Exercise aim:
Your answer must consist of exactly the lines below, starting with the line with "export SYNTH_HDL_FRONTEND = slang" and going on through the line with "power sequencer: collects", and nothing else.

BEGIN

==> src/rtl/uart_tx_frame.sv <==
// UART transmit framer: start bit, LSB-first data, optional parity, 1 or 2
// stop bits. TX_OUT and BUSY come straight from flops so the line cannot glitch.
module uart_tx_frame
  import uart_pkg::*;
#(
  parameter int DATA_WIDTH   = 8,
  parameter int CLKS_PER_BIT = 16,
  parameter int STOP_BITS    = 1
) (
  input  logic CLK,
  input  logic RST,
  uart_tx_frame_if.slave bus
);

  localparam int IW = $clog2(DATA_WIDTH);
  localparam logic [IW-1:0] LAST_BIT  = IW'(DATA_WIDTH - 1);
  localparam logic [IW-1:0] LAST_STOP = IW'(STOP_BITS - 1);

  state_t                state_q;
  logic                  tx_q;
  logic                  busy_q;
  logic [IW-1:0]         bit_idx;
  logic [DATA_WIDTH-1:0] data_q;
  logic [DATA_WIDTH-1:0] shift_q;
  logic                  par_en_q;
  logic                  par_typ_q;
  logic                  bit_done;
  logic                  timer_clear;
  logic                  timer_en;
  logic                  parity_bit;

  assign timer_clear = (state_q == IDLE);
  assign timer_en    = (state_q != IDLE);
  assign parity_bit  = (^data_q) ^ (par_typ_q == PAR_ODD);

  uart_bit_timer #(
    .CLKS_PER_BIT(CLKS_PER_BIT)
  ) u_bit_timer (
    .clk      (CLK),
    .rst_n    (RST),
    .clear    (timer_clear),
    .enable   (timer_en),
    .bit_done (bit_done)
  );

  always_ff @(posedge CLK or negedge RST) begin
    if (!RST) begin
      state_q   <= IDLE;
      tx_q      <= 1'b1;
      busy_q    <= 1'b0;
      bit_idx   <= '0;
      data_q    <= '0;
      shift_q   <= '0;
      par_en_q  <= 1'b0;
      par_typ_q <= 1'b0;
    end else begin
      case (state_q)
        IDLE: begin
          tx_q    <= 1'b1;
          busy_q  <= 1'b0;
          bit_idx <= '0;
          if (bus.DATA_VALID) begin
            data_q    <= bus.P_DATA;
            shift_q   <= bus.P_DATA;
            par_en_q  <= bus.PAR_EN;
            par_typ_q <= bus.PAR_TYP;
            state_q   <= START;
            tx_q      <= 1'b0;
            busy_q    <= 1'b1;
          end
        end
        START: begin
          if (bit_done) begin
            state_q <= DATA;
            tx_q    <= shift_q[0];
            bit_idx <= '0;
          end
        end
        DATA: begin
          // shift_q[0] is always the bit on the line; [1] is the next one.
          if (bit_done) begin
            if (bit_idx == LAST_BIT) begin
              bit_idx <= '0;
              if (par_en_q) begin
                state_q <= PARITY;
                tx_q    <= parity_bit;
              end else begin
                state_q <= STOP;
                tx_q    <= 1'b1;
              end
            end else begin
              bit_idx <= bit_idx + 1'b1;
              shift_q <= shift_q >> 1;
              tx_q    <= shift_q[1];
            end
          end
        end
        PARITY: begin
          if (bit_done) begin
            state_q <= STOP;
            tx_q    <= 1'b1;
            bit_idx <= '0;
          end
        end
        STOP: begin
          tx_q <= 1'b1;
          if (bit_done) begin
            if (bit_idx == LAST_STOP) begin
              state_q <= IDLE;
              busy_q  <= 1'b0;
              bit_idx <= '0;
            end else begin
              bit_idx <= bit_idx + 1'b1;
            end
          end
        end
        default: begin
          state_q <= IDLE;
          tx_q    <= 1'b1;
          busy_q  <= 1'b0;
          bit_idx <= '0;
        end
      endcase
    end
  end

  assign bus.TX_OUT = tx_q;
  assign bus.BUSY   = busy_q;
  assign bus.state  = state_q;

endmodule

END
BEGIN

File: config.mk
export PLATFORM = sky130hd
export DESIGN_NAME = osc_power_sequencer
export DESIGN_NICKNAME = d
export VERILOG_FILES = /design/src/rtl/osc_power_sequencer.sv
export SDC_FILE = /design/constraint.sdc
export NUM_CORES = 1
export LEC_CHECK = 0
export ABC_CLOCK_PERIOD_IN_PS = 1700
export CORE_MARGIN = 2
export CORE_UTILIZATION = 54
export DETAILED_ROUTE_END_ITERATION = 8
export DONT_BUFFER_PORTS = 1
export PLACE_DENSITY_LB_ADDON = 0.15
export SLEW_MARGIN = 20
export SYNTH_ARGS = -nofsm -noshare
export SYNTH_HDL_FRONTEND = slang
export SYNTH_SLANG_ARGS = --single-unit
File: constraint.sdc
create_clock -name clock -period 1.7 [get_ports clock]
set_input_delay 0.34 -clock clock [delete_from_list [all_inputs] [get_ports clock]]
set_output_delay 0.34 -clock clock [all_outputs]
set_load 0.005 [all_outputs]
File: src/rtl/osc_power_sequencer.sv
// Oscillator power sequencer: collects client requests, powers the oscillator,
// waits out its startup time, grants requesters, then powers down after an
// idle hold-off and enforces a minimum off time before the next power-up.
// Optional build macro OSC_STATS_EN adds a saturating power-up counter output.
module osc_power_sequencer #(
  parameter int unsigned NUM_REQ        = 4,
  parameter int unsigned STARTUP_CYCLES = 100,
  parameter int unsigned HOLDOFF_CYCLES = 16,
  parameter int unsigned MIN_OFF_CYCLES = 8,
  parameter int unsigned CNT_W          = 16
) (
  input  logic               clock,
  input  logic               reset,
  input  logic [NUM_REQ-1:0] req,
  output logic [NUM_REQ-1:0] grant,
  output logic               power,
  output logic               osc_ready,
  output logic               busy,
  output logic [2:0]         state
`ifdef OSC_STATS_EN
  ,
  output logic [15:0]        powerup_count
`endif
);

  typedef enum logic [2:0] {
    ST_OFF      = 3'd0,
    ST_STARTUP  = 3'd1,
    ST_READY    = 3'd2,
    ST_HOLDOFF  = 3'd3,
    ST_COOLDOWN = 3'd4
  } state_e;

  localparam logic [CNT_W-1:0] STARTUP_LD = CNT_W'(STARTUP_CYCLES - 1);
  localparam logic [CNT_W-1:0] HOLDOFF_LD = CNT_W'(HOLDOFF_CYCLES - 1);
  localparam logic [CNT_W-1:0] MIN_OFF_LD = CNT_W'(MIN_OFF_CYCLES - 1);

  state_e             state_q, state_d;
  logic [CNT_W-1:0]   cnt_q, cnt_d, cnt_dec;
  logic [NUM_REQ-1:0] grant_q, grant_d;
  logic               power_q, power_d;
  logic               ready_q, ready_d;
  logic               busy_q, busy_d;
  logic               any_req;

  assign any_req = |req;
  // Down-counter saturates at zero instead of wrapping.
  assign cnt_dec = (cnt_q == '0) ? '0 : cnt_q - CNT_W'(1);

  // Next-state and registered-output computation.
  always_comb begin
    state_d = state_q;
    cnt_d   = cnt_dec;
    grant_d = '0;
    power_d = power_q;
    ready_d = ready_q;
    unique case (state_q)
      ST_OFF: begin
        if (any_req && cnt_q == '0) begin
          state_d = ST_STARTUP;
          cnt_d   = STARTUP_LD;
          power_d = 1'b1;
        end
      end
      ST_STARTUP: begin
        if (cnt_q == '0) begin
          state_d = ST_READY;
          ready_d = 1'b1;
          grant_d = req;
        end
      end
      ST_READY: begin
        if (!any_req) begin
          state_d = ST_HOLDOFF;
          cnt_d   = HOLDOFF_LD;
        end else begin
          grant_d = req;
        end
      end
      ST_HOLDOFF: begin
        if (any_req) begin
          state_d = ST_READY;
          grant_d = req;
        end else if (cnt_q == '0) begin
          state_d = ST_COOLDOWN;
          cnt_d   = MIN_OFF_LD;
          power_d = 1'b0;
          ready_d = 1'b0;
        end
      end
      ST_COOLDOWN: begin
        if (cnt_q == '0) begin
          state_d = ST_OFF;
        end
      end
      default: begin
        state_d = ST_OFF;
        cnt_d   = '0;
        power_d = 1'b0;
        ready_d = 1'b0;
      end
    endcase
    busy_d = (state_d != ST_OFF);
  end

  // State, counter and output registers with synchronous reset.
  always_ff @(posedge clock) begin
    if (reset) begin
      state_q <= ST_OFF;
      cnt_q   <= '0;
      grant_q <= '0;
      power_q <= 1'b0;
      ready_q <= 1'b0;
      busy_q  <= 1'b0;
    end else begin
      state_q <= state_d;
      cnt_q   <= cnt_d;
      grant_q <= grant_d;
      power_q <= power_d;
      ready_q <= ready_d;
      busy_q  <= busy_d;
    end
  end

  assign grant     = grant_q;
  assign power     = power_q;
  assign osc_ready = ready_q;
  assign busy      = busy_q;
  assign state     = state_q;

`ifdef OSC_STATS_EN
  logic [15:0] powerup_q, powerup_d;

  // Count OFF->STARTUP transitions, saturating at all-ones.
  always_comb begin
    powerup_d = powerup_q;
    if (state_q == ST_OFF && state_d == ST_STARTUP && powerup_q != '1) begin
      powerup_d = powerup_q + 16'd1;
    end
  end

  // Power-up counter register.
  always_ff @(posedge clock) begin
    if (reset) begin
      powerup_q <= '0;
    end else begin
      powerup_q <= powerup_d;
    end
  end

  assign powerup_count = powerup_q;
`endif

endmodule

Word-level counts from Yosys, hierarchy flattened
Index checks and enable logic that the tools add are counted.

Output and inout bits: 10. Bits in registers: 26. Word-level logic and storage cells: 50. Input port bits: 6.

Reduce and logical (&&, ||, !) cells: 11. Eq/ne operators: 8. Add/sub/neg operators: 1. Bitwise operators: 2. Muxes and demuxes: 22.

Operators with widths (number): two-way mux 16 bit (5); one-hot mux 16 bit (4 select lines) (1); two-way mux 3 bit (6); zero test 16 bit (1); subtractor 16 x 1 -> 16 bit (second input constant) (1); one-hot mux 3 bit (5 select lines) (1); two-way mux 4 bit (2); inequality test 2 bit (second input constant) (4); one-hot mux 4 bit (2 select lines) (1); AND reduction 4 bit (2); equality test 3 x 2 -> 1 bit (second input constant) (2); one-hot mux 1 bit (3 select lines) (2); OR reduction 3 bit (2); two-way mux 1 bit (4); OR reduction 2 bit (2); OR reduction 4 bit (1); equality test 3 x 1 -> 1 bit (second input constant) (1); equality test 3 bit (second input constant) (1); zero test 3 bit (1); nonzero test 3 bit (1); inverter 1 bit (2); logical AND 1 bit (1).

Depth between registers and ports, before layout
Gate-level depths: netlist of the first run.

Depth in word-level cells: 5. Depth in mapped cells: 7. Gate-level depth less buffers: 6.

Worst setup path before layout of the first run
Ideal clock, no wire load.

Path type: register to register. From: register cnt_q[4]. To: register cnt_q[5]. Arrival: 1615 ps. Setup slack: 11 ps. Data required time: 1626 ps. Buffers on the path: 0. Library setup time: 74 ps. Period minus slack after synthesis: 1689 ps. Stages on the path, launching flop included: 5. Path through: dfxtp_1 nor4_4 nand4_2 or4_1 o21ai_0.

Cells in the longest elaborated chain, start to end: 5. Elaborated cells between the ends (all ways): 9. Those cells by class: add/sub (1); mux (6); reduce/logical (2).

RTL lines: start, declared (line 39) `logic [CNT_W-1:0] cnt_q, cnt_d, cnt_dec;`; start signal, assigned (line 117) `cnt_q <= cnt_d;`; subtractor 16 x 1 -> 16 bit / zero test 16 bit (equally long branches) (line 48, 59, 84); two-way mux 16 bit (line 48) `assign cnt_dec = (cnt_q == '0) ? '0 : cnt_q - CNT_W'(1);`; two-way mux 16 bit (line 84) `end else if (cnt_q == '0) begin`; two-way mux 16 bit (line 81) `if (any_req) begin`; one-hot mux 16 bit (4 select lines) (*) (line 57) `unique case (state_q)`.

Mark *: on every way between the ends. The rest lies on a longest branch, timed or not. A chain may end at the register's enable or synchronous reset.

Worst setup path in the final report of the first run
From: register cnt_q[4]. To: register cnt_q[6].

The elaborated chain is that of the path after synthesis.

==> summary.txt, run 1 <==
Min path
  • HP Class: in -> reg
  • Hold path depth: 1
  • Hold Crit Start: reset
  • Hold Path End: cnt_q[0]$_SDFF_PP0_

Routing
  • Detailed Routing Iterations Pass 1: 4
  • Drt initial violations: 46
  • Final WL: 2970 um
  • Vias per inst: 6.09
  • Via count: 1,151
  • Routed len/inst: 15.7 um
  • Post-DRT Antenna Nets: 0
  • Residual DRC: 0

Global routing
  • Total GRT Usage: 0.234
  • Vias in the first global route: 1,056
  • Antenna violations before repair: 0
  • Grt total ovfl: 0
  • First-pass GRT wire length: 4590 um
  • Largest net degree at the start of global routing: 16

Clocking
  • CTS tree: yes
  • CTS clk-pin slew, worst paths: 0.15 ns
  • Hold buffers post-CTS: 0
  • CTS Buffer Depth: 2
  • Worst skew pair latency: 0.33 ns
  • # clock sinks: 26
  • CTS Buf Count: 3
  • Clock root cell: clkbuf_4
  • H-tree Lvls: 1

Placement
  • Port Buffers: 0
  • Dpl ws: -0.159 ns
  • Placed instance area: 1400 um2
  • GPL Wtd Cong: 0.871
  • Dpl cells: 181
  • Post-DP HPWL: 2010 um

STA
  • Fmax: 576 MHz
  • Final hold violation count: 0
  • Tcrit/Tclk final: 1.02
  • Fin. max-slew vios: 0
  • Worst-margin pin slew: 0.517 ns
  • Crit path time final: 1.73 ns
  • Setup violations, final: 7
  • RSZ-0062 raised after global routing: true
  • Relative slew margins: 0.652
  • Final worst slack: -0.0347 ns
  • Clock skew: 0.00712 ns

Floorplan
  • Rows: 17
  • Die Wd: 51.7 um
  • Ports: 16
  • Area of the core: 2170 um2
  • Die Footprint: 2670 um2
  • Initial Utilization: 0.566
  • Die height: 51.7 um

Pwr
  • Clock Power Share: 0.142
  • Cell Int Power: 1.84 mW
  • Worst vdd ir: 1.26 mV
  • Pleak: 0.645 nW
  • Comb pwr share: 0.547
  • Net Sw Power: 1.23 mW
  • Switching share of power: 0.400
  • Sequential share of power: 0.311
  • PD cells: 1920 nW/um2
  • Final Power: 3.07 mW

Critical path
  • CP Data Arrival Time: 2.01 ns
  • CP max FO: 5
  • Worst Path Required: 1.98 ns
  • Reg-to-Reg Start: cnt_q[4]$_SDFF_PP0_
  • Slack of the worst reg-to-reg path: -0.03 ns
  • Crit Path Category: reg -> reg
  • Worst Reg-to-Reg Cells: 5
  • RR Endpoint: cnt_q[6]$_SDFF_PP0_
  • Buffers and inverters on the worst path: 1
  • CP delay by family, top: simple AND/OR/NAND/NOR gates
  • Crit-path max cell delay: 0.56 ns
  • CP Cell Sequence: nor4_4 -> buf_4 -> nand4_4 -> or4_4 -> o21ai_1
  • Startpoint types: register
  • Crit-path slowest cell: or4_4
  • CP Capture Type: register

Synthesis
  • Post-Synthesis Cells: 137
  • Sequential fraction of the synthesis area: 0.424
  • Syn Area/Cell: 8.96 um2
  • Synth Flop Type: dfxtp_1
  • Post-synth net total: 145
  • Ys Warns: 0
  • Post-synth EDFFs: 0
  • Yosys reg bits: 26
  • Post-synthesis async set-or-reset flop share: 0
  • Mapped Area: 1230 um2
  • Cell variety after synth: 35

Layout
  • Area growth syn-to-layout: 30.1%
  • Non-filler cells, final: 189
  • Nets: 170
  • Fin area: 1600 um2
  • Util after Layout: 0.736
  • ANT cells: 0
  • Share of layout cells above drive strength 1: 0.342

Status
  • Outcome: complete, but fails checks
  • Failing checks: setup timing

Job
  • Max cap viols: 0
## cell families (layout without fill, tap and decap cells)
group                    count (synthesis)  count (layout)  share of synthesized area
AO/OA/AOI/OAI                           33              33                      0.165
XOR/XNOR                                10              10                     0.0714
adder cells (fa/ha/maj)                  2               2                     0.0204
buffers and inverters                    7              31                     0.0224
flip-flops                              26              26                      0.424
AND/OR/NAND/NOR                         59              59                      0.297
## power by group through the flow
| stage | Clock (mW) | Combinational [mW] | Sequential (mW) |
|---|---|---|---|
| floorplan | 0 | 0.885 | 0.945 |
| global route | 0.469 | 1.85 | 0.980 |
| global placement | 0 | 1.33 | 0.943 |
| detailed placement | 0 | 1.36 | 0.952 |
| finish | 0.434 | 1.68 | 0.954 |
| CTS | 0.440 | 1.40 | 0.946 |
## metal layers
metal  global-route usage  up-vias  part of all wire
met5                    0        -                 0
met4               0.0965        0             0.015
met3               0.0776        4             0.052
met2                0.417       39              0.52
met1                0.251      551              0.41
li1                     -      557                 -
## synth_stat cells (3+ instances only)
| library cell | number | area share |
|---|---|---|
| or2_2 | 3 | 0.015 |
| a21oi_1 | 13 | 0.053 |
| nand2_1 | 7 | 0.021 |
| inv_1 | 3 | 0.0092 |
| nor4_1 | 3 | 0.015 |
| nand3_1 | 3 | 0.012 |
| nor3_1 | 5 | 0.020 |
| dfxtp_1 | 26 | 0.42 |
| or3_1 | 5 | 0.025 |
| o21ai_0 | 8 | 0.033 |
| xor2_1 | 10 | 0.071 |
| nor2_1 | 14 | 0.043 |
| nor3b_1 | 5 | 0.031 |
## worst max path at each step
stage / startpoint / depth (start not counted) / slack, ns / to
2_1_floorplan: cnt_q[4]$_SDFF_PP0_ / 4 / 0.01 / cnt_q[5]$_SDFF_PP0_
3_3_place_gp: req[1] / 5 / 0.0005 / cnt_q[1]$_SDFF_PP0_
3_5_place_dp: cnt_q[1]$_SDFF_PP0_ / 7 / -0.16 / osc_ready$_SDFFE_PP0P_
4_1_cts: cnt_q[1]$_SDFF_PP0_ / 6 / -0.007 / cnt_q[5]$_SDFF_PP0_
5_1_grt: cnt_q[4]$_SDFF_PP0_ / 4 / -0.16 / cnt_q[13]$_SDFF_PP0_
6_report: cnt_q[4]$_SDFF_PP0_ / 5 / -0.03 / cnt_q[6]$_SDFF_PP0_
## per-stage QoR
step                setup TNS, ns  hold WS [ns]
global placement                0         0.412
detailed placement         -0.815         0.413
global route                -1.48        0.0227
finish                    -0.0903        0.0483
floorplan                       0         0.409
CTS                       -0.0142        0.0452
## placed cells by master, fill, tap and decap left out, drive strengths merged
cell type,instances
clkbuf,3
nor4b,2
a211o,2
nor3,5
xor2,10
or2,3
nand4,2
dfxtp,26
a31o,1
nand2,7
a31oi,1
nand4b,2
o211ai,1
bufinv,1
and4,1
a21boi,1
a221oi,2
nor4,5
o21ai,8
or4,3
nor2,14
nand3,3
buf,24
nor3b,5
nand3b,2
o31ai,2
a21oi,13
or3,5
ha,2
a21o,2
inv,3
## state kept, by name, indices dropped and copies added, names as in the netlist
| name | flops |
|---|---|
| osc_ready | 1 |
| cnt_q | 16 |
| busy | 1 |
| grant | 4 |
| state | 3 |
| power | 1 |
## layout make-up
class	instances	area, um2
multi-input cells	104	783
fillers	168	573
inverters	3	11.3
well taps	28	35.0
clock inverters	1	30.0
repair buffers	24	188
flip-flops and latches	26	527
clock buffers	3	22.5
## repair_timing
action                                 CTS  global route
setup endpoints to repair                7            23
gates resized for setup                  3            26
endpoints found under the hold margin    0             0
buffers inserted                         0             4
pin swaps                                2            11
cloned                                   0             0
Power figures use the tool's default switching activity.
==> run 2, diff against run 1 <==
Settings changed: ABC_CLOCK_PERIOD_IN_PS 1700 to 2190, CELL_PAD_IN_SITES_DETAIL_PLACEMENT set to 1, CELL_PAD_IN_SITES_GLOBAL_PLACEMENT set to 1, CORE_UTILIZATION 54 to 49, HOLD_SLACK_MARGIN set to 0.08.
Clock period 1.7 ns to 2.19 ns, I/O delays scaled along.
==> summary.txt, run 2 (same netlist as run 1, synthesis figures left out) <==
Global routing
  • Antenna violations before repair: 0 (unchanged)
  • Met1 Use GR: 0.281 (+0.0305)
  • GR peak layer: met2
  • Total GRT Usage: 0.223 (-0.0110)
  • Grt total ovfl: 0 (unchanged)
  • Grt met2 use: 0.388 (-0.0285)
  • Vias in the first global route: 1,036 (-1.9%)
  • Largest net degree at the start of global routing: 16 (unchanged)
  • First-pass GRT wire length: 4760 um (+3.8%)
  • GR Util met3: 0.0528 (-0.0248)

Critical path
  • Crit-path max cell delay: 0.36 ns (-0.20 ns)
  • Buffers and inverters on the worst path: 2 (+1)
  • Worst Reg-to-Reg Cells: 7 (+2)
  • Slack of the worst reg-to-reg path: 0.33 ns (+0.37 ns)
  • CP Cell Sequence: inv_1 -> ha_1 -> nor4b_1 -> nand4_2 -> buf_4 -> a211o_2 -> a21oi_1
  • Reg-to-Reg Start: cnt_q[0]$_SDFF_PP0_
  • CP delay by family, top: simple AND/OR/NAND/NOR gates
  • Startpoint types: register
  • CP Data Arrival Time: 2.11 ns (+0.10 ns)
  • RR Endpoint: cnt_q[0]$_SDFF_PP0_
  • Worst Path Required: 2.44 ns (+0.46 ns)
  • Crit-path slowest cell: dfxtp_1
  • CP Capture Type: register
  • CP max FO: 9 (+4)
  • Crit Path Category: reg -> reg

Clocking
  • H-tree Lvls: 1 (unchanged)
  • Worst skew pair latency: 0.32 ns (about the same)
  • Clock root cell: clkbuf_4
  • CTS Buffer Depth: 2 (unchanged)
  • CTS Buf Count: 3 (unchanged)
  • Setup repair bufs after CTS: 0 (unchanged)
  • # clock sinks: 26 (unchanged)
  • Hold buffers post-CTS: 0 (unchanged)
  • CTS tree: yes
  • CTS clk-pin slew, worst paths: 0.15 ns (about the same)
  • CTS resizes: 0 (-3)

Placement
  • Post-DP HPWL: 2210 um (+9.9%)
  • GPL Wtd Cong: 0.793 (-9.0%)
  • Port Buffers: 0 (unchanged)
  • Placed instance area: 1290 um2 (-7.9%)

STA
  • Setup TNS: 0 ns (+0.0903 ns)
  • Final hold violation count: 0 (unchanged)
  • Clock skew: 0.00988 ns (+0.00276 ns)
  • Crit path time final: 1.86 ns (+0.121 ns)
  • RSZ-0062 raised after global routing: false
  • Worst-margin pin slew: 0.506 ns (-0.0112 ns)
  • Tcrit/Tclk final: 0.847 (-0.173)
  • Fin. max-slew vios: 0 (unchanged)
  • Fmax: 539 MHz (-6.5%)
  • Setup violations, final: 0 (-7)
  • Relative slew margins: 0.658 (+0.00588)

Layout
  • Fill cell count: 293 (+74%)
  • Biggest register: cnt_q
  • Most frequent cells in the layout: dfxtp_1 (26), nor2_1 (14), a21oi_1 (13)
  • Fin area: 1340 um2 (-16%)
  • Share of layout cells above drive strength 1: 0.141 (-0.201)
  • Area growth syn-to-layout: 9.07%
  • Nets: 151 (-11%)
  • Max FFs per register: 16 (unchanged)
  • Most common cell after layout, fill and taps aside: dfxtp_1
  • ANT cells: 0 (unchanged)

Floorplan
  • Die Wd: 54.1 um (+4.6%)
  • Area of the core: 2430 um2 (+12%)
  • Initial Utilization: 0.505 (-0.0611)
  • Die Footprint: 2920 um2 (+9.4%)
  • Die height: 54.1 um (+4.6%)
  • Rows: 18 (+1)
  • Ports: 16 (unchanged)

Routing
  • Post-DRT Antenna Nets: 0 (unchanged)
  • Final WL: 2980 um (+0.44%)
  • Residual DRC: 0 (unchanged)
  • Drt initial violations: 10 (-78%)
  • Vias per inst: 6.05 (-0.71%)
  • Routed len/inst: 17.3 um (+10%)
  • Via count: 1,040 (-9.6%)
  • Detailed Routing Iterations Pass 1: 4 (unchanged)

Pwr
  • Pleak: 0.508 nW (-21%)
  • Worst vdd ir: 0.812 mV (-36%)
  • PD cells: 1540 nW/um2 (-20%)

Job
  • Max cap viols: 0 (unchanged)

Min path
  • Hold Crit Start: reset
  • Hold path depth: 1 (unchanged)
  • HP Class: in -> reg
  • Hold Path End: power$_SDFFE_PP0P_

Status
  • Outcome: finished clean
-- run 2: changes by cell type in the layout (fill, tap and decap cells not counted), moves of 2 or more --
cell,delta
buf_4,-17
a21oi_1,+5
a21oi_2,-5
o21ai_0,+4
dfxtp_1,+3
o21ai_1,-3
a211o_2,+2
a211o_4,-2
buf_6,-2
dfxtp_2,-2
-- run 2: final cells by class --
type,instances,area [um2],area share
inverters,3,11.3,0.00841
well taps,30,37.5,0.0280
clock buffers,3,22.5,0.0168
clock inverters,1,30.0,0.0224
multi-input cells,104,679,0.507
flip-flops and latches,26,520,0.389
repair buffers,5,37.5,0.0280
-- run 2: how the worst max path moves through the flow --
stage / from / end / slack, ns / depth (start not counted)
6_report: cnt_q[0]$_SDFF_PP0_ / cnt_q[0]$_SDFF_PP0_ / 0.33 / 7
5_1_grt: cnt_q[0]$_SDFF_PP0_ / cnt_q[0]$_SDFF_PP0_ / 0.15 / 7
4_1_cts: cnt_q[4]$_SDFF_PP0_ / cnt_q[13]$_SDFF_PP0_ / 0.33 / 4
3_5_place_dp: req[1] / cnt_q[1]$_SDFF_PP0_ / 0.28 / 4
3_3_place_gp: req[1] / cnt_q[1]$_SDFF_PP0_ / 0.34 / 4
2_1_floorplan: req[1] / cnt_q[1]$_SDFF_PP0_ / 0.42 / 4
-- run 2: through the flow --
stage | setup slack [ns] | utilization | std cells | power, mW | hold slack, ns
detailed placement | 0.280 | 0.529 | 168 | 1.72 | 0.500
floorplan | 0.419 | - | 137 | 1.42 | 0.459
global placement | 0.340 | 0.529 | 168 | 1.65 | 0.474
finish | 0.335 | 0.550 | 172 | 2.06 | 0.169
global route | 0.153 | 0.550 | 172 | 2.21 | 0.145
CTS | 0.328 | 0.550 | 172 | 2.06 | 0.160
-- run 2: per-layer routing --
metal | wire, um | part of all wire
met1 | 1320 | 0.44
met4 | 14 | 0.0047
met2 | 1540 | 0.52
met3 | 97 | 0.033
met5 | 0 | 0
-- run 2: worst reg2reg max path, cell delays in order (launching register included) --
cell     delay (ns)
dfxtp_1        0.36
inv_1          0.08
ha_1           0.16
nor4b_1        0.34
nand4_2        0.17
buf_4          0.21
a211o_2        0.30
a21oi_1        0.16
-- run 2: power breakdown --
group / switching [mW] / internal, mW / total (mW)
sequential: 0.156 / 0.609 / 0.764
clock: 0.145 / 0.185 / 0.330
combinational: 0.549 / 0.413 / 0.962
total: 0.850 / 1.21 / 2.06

END

Task response:
export SYNTH_HDL_FRONTEND = slang
export SYNTH_SLANG_ARGS = --single-unit
File: constraint.sdc
create_clock -name clock -period 1.7 [get_ports clock]
set_input_delay 0.34 -clock clock [delete_from_list [all_inputs] [get_ports clock]]
set_output_delay 0.34 -clock clock [all_outputs]
set_load 0.005 [all_outputs]
File: src/rtl/osc_power_sequencer.sv
// Oscillator power sequencer: collects client requests, powers the oscillator,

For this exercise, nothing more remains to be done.